When the clocks changed, nobody really knew what to make of it. At first it was the kind of thing you’d screenshot and send to someone else with a hey, is this happening to you too? because it didn’t feel real enough to panic over. The first reports trickled in via the Internet so, you know, jokes. It was easier to assume someone had pushed a bad update than to seriously consider that time itself had done something wrong.

As it usually goes in situations like these, it stayed in that weird limbo state until it started affecting people in major population centers. Once offices couldn’t log dates correctly, once flights started filing plans for a day that technically didn’t exist, once broadcasters had to acknowledge it on live television, it stopped being funny. That was when we all finally paid attention.

By the time midnight rolled around in Australia and Japan, the world already knew it was unavoidable and unfixable. Every fix anyone tried just folded in on itself. Change the system date manually and it would reset. Pull from an external server and it would overwrite it. Shut the machine down entirely and it would come back up like nothing had happened, still insisting, forcefully, that the date was December 32nd 2025.
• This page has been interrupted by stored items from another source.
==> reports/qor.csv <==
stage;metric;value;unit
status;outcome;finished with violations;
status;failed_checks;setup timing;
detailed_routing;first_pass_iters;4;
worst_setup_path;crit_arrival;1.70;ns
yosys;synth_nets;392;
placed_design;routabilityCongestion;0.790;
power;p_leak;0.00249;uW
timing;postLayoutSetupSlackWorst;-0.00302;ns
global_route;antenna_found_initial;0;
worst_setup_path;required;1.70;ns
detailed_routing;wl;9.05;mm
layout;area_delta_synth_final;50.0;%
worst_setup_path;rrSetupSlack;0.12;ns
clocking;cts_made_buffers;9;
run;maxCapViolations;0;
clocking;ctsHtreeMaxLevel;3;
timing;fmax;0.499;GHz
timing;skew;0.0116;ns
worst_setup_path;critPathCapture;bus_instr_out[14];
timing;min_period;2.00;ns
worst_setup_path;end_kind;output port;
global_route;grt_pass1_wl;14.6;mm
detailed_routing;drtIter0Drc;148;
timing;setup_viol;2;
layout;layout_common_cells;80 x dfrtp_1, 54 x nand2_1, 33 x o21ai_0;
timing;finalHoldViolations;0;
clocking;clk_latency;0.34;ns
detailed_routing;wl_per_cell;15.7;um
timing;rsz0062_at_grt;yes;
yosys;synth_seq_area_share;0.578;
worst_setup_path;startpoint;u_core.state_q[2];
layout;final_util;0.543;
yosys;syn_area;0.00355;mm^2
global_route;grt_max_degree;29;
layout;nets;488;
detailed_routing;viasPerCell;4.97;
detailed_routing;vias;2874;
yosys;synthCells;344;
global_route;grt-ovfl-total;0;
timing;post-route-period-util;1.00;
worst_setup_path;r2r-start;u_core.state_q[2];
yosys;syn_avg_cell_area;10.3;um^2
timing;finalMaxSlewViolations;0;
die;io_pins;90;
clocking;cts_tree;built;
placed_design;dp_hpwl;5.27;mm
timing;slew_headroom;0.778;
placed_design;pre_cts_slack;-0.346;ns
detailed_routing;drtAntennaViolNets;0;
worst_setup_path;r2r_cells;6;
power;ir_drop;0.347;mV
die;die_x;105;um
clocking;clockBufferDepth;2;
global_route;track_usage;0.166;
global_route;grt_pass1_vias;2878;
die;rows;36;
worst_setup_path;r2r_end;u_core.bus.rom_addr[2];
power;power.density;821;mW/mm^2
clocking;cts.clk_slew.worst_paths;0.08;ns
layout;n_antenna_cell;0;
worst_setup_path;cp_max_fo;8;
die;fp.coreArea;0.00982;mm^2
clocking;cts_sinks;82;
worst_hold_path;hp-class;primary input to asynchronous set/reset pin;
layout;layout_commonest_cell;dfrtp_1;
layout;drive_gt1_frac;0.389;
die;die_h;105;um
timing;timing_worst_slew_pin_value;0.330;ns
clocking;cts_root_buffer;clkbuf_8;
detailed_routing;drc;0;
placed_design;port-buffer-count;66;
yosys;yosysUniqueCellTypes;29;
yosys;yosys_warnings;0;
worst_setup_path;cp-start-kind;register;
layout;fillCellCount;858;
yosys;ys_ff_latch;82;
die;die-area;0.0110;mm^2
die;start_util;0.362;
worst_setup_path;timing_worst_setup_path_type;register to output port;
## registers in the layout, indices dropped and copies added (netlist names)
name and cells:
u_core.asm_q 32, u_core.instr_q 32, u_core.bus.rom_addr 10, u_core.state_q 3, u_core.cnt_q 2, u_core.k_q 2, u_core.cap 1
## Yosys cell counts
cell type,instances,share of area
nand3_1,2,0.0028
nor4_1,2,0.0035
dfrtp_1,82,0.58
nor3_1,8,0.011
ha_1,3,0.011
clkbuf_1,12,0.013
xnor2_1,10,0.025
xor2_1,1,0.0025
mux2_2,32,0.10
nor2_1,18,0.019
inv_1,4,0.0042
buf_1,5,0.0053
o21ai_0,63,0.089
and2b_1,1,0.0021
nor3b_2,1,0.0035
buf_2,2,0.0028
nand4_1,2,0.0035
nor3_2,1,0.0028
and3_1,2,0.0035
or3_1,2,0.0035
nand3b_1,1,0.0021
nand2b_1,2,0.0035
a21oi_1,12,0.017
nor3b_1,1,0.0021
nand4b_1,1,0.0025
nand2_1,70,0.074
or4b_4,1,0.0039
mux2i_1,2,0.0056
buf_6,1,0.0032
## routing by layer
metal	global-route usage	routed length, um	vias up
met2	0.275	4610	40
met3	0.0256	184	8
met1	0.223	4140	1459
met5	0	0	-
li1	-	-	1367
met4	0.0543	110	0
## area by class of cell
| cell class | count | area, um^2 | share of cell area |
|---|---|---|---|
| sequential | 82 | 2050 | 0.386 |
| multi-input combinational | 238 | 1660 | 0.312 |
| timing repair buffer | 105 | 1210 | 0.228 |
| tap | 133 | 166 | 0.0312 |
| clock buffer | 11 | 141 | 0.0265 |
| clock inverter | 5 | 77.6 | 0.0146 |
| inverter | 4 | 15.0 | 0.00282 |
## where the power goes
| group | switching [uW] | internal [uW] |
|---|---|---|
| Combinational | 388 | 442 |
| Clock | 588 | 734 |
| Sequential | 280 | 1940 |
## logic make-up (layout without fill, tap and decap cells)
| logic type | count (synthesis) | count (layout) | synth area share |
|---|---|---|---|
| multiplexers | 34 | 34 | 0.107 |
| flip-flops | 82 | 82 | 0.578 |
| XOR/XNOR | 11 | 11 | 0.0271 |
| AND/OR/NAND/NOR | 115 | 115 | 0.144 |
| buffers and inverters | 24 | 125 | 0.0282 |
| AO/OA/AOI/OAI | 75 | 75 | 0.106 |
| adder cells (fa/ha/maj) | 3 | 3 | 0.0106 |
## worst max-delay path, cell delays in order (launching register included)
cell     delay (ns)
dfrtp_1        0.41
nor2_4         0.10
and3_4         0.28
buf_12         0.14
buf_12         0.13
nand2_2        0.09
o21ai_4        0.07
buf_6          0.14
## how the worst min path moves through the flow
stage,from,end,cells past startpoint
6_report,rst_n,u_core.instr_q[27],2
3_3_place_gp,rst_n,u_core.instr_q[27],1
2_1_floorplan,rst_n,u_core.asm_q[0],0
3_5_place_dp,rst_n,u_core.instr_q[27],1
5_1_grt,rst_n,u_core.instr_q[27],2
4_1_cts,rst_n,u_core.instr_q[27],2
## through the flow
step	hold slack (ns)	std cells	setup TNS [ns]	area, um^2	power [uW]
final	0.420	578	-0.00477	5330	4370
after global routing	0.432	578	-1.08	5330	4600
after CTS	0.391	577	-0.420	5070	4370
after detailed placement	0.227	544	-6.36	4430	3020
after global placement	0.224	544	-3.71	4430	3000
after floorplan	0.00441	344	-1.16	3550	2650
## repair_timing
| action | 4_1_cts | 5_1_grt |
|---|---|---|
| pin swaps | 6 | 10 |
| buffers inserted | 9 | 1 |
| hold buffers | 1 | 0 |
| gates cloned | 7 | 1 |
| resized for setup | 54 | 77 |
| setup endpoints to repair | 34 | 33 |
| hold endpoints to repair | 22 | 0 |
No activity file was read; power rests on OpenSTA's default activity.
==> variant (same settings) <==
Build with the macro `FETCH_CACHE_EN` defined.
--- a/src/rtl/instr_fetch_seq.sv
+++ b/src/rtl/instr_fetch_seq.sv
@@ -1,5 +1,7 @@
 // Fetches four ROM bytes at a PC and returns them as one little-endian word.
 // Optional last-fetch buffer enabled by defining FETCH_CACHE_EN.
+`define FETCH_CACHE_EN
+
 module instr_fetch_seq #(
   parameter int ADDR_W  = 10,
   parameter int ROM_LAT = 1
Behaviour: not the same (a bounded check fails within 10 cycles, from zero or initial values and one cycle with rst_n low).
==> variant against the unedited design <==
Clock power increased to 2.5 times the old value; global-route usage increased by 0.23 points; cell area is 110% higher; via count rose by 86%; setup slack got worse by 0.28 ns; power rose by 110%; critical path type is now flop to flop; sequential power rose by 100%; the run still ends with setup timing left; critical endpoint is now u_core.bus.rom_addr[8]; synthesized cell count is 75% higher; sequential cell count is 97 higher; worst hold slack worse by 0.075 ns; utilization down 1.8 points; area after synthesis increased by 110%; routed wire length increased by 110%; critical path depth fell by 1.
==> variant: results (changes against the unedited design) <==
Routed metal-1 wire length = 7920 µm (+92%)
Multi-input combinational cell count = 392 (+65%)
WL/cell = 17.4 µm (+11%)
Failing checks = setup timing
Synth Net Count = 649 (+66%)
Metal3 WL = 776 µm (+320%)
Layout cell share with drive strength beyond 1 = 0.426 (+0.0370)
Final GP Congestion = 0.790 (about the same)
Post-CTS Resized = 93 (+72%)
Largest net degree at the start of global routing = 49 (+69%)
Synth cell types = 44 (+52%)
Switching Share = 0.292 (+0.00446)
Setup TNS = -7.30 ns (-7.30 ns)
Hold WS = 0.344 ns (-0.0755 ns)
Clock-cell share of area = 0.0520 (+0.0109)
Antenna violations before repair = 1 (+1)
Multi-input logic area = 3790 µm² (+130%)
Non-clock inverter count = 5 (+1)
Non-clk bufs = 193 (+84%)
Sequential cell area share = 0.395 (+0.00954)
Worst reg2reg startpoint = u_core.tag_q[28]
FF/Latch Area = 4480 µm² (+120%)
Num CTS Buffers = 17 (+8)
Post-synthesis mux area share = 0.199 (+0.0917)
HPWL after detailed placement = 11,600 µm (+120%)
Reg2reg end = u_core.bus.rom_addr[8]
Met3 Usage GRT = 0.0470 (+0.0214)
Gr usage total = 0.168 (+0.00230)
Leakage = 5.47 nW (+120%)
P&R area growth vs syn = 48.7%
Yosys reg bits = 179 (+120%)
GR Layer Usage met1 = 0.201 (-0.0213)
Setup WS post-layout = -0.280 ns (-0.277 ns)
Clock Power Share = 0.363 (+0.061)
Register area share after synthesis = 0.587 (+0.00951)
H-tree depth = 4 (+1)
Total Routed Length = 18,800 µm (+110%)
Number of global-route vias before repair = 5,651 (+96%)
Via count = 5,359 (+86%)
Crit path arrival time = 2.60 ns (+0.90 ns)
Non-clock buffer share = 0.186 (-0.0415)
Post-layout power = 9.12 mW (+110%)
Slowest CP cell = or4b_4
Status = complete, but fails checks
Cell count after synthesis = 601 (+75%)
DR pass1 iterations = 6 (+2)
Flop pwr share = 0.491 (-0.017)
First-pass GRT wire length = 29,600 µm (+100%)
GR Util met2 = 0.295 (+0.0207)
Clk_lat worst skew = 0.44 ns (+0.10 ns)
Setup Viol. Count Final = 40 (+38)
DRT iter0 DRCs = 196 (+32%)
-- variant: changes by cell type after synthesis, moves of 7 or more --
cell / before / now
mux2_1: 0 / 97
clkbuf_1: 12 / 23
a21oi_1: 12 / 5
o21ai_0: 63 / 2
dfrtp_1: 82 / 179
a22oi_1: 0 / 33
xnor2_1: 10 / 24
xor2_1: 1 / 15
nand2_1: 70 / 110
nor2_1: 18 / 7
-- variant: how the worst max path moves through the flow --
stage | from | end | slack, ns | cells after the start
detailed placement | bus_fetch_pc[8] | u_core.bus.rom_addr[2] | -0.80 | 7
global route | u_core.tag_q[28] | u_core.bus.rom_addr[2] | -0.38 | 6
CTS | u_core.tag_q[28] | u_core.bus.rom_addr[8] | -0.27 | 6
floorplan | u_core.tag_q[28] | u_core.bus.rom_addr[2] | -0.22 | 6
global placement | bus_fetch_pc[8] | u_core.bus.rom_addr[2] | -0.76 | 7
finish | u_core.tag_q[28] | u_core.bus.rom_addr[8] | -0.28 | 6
<file path="config.mk">
export PLATFORM = sky130hd
export DESIGN_NAME = bus_responder
export DESIGN_NICKNAME = d
export VERILOG_FILES = /design/src/rtl/bus_responder.sv
export SDC_FILE = /design/constraint.sdc
export NUM_CORES = 1
export LEC_CHECK = 0
export BUFFER_PORTS_ARGS = -buffer_cell sky130_fd_sc_hd__buf_2
export CORE_AREA = 2 2 230 232
export DETAILED_ROUTE_END_ITERATION = 10
export DIE_AREA = 0 0 232 234
export PLACE_DENSITY_LB_ADDON = 0.3
export REMOVE_ABC_BUFFERS = 1
export SKIP_LAST_GASP = 1
export SLEW_MARGIN = 20
export SYNTH_ARGS = -nofsm -noshare
export SYNTH_HDL_FRONTEND = slang
export SYNTH_SLANG_ARGS = --single-unit
</file>
<file path="constraint.sdc">
create_clock -name clk_i -period 3.4 [get_ports clk_i]
set_input_delay 0.34 -clock clk_i [delete_from_list [all_inputs] [get_ports clk_i]]
set_output_delay 0.34 -clock clk_i [all_outputs]
set_load 0.01 [all_outputs]
</file>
Looking back, it’s really silly that this was what broke the camel’s back. Just an extra square on the calendar. One year that refused to go away, and somehow that was enough to make people stop pretending things still worked the way they were supposed to. To be fair, things did ramp up after this, but still…
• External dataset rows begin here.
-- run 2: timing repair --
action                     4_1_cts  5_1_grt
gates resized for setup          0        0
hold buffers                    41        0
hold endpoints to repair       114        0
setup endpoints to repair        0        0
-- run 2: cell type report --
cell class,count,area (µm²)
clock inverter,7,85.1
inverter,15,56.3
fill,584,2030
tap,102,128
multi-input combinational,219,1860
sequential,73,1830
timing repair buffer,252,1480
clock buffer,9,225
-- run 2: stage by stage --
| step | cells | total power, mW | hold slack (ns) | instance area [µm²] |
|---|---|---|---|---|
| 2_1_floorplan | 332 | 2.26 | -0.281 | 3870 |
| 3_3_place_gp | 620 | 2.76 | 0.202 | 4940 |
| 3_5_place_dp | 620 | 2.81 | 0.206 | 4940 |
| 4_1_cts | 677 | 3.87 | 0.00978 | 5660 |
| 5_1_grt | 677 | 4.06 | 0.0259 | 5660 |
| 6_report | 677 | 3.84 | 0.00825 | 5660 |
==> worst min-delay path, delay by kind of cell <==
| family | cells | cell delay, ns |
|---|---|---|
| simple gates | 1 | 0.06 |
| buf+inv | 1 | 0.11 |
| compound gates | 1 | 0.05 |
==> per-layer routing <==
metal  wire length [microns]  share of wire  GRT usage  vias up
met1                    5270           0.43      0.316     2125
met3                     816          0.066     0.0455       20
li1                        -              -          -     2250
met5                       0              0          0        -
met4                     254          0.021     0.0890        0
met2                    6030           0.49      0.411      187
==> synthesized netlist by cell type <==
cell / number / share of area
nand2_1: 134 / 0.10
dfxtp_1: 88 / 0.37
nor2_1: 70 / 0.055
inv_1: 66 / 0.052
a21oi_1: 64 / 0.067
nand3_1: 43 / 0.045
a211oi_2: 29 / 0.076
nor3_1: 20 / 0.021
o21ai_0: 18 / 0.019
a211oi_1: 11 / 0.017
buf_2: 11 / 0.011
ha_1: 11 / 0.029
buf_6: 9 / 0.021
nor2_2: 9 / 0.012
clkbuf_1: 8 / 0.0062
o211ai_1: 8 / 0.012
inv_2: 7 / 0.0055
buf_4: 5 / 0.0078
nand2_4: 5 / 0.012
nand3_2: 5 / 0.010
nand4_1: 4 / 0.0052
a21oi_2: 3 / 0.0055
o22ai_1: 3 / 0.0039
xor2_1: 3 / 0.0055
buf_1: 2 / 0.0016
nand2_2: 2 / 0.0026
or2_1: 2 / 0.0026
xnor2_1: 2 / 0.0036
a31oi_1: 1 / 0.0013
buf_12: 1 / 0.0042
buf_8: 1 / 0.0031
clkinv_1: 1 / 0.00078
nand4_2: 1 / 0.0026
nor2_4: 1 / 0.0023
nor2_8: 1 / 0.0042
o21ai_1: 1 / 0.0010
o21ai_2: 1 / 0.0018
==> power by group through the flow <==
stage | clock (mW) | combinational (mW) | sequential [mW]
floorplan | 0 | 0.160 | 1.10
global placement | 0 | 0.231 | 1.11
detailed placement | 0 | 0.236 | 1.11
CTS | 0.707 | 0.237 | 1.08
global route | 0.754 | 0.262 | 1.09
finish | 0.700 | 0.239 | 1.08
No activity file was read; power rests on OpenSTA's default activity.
===== config.mk =====
export PLATFORM = sky130hd
export DESIGN_NAME = mod_counter
export DESIGN_NICKNAME = d
export VERILOG_FILES = /design/src/rtl/mod_counter.sv
export SDC_FILE = /design/constraint.sdc
export NUM_CORES = 1
export LEC_CHECK = 0
export ABC_AREA = 1
export CORE_MARGIN = 3
export CORE_UTILIZATION = 37
export CTS_CLUSTER_DIAMETER = 40
export DETAILED_ROUTE_END_ITERATION = 16
export MAX_ROUTING_LAYER = met4
export PLACE_DENSITY = 0.82
export RECOVER_POWER = 25
export SLEW_MARGIN = 0
export SYNTH_ARGS = -nofsm -noshare
export SYNTH_HDL_FRONTEND = slang
export SYNTH_SLANG_ARGS = --single-unit

===== constraint.sdc =====
create_clock -name clk -period 1.12 [get_ports clk]
set_input_delay 0.224 -clock clk [delete_from_list [all_inputs] [get_ports clk]]
set_output_delay 0.224 -clock clk [all_outputs]
set_load 0.005 [all_outputs]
Sooooooooooo much 2026 New Year’s memorabilia wasted. I mean, not wasted wasted, but you get what I mean. I think, at one point, stores were giving out free those ugly “2026” glasses where your eyes fit into the 0 and the 6, alongside a bunch of other crap. I got, like, so much of it when I went back to college. Man, those were the days… My friends and I used to wear all of our 2026 memorabilia every time we went out.

Eventually though, that ended as well.